# Is acme-client broken (out of date?)



## Farhan Khan (Nov 26, 2017)

I installed acme-client per this document: https://wiki.freebsd.org/BenWoods/LetsEncrypt

When I run:

acme-client -vNn mydomain.com

I get this error:
`acme-client: https://acme-v01.api.letsencrypt.org/acme/new-reg: new-reg
acme-client: https://acme-v01.api.letsencrypt.org/acme/new-reg: bad HTTP: 400
acme-client: transfer buffer: [{ "type": "urn:acme:error:malformed", "detail": "Provided agreement URL [https://letsencrypt.org/documents/LE-SA-v1.1.1-August-1-2016.pdf] does not match current agreement URL [https://letsencrypt.org/documents/LE-SA-v1.2-November-15-2017.pdf]", "status": 400 }] (267 bytes)
acme-client: bad exit: netproc(78682):`

Per my Googling, it seems that this is happening to others: https://github.com/ansible/ansible/issues/32929

Can someone confirm? And if so, should we ping the package maintainer?


----------



## r_t_f_m (Nov 27, 2017)

Try with security/dehydrated (https://github.com/lukas2511/dehydrated)

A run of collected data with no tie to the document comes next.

$ cat src/rtl/dct4_kernel.sv
// 4-point shift-add kernel: butterfly register, product register, combinational sums.
module dct4_kernel #(
  parameter int OP_W  = 17,
  parameter int ACC_W = 26
) (
  input  logic                  clk,
  input  logic                  rst,
  input  logic [4*OP_W-1:0]     u_flat,
  output logic [4*ACC_W-1:0]    z_flat
);
  localparam int BW = OP_W + 1;

  logic signed [OP_W-1:0] u [4];
  for (genvar j = 0; j < 4; j++) begin : g_unpack
    assign u[j] = $signed(u_flat[j*OP_W +: OP_W]);
  end

  // stage 1: input butterflies
  logic signed [BW-1:0] ev0_q, ev1_q, od0_q, od1_q;
  always_ff @(posedge clk) begin
    if (rst) begin
      ev0_q <= '0; ev1_q <= '0; od0_q <= '0; od1_q <= '0;
    end else begin
      ev0_q <= BW'(u[0]) + BW'(u[3]);
      ev1_q <= BW'(u[1]) + BW'(u[2]);
      od0_q <= BW'(u[0]) - BW'(u[3]);
      od1_q <= BW'(u[1]) - BW'(u[2]);
    end
  end

  // stage 2: scaling by 64 (wiring) and by 83/36 (shift-add)
  logic signed [ACC_W-1:0] dc_sum, dc_dif;
  assign dc_sum = (ACC_W'(ev0_q) + ACC_W'(ev1_q)) <<< 6;
  assign dc_dif = (ACC_W'(ev0_q) - ACC_W'(ev1_q)) <<< 6;

  logic signed [ACC_W-1:0] prod   [4];
  logic signed [ACC_W-1:0] prod_q [4];
  // product p: 0 -> 83*od0, 1 -> 36*od1, 2 -> 36*od0, 3 -> 83*od1
  for (genvar p = 0; p < 4; p++) begin : g_prod
    localparam int C = (p == 0 || p == 3) ? 83 : 36;
    logic signed [BW-1:0] src;
    if (p % 2 == 0) begin : g_src0
      assign src = od0_q;
    end else begin : g_src1
      assign src = od1_q;
    end
    dct_cmul #(.IN_W(BW), .OUT_W(ACC_W), .COEF(C)) u_mul (.x(src), .p(prod[p]));
  end

  logic signed [ACC_W-1:0] dc_sum_q, dc_dif_q;
  always_ff @(posedge clk) begin
    if (rst) begin
      dc_sum_q <= '0;
      dc_dif_q <= '0;
      for (int p = 0; p < 4; p++) prod_q[p] <= '0;
    end else begin
      dc_sum_q <= dc_sum;
      dc_dif_q <= dc_dif;
      for (int p = 0; p < 4; p++) prod_q[p] <= prod[p];
    end
  end

  // output adders (registered in the top)
  assign z_flat[0*ACC_W +: ACC_W] = dc_sum_q;
  assign z_flat[1*ACC_W +: ACC_W] = prod_q[0] + prod_q[1];
  assign z_flat[2*ACC_W +: ACC_W] = dc_dif_q;
  assign z_flat[3*ACC_W +: ACC_W] = prod_q[2] - prod_q[3];
endmodule

$ cat src/rtl/dct_out_stage.sv
// Reorder into natural coefficient order, round-shift by mode, saturate.
module dct_out_stage #(
  parameter int ACC_W = 26,
  parameter int OUT_W = 16,
  parameter int SH4   = 1,
  parameter int SH8   = 2
) (
  input  logic                               sel8,
  input  logic [4*ACC_W-1:0]                 za_flat,
  input  logic [4*ACC_W-1:0]                 zb_flat,
  output logic [dct_pkg::LANES*OUT_W-1:0]    y_flat
);
  localparam int RW = ACC_W + 1;
  localparam logic signed [RW-1:0] RND4   = RW'(1) <<< (SH4 - 1);
  localparam logic signed [RW-1:0] RND8   = RW'(1) <<< (SH8 - 1);
  localparam logic signed [RW-1:0] SAT_HI = RW'(2**(OUT_W-1) - 1);
  localparam logic signed [RW-1:0] SAT_LO = -SAT_HI - RW'(1);

  for (genvar i = 0; i < dct_pkg::LANES; i++) begin : g_lane
    localparam bit   IN_B8 = (i % 2) == 1;
    localparam int   IX8   = i / 2;
    localparam bit   IN_B4 = i >= dct_pkg::HALF;
    localparam int   IX4   = i % dct_pkg::HALF;
    logic signed [ACC_W-1:0] pick8, pick4, pick;
    logic signed [RW-1:0]    biased, shifted;
    logic signed [OUT_W-1:0] clamped;

    assign pick8 = IN_B8 ? $signed(zb_flat[IX8*ACC_W +: ACC_W]) : $signed(za_flat[IX8*ACC_W +: ACC_W]);
    assign pick4 = IN_B4 ? $signed(zb_flat[IX4*ACC_W +: ACC_W]) : $signed(za_flat[IX4*ACC_W +: ACC_W]);
    assign pick  = sel8 ? pick8 : pick4;

    assign biased  = RW'(pick) + (sel8 ? RND8 : RND4);
    assign shifted = sel8 ? (biased >>> SH8) : (biased >>> SH4);

    always_comb begin
      if (shifted > SAT_HI)      clamped = SAT_HI[OUT_W-1:0];
      else if (shifted < SAT_LO) clamped = SAT_LO[OUT_W-1:0];
      else                       clamped = shifted[OUT_W-1:0];
    end
    assign y_flat[i*OUT_W +: OUT_W] = clamped;
  end
endmodule

$ cat src/rtl/approx_dct48.sv
module approx_dct48
  import dct_pkg::*;
#(
  parameter int IN_W  = 16,
  parameter int OUT_W = 16,
  parameter int SH4   = 1,
  parameter int SH8   = 2
) (
  input  logic                    clk,
  input  logic                    rst,
  input  logic                    in_valid,
  input  logic                    in_sel8,
  input  logic [LANES*IN_W-1:0]   in_data,
  output logic                    out_valid,
  output logic [LANES*OUT_W-1:0]  out_data
);
  localparam int OP_W  = IN_W + 1;
  localparam int ACC_W = IN_W + 10;

  logic [LANES*OP_W-1:0] op_flat;
  dct_front #(.IN_W(IN_W), .OP_W(OP_W)) u_front (
    .sel8(in_sel8), .x_flat(in_data), .op_flat(op_flat)
  );

  logic [2*4*ACC_W-1:0] z_all;
  for (genvar g = 0; g < 2; g++) begin : g_kern
    dct4_kernel #(.OP_W(OP_W), .ACC_W(ACC_W)) u_kern (
      .clk(clk), .rst(rst),
      .u_flat(op_flat[g*4*OP_W +: 4*OP_W]),
      .z_flat(z_all[g*4*ACC_W +: 4*ACC_W])
    );
  end

  // control travelling with the data through the two kernel stages
  logic  vld_s1, vld_s2;
  size_e size_s1, size_s2;
  always_ff @(posedge clk) begin
    if (rst) begin
      vld_s1 <= 1'b0; vld_s2 <= 1'b0;
      size_s1 <= SIZE4; size_s2 <= SIZE4;
    end else begin
      vld_s1 <= in_valid;
      vld_s2 <= vld_s1;
      size_s1 <= size_e'(in_sel8);
      size_s2 <= size_s1;
    end
  end

  logic [LANES*OUT_W-1:0] y_next;
  dct_out_stage #(.ACC_W(ACC_W), .OUT_W(OUT_W), .SH4(SH4), .SH8(SH8)) u_out (
    .sel8(size_s2 == SIZE8),
    .za_flat(z_all[0 +: 4*ACC_W]),
    .zb_flat(z_all[4*ACC_W +: 4*ACC_W]),
    .y_flat(y_next)
  );

  // stage 3: output register
  always_ff @(posedge clk) begin
    if (rst) begin
      out_valid <= 1'b0;
      out_data  <= '0;
    end else begin
      out_valid <= vld_s2;
      out_data  <= y_next;
    end
  end
endmodule

$ cat config.mk
export PLATFORM = sky130hd
export DESIGN_NAME = approx_dct48
export DESIGN_NICKNAME = d
export VERILOG_FILES = /design/src/rtl/dct_pkg.sv /design/src/rtl/dct_front.sv /design/src/rtl/dct_cmul.sv /design/src/rtl/dct4_kernel.sv /design/src/rtl/dct_out_stage.sv /design/src/rtl/approx_dct48.sv
export SDC_FILE = /design/constraint.sdc
export NUM_CORES = 2
export LEC_CHECK = 0
export BUFFER_PORTS_ARGS = -buffer_cell sky130_fd_sc_hd__buf_2
export CORE_MARGIN = 3
export CORE_UTILIZATION = 45
export CTS_CLUSTER_SIZE = 25
export DETAILED_ROUTE_END_ITERATION = 10
export PLACE_DENSITY = 0.61
export SLEW_MARGIN = 15
export SYNTH_ARGS = -nofsm -noshare
export SYNTH_HDL_FRONTEND = slang
export SYNTH_HIERARCHICAL = 1
export SYNTH_SLANG_ARGS = --single-unit
export TNS_END_PERCENT = 1
$ cat constraint.sdc
create_clock -name clk -period 11.5 [get_ports clk]
set_clock_uncertainty 0.1 [all_clocks]
set_input_delay 2.3 -clock clk [delete_from_list [all_inputs] [get_ports clk]]
set_output_delay 2.3 -clock clk [all_outputs]
set_load 0.03 [all_outputs]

https://www.freshports.org/security/dehydrated


----------



## Farhan Khan (Nov 27, 2017)

Went ahead and got that working in about 10 minutes flat. Thank you and thanks to blackflow from EFnet's #FreeBSD.
I'll ping the port maintainer anyways


----------



## tobik@ (Nov 27, 2017)

FYI this issue should be fixed with https://svnweb.freebsd.org/changeset/ports/454922

Upstream bug is here: https://github.com/kristapsdz/acme-client-portable/issues/46


----------



## CyberCr33p (Nov 28, 2017)

acme-client -a 'https://letsencrypt.org/documents/LE-SA-v1.2-November-15-2017.pdf'


----------



## Farhan Khan (Nov 28, 2017)

CyberCr33p said:


> acme-client -a 'https://letsencrypt.org/documents/LE-SA-v1.2-November-15-2017.pdf'


Mind providing a TLDR on that?


----------



## CyberCr33p (Nov 28, 2017)

With -a flag you can change the let's encrypt url agreement.


----------



## SirDice (Nov 28, 2017)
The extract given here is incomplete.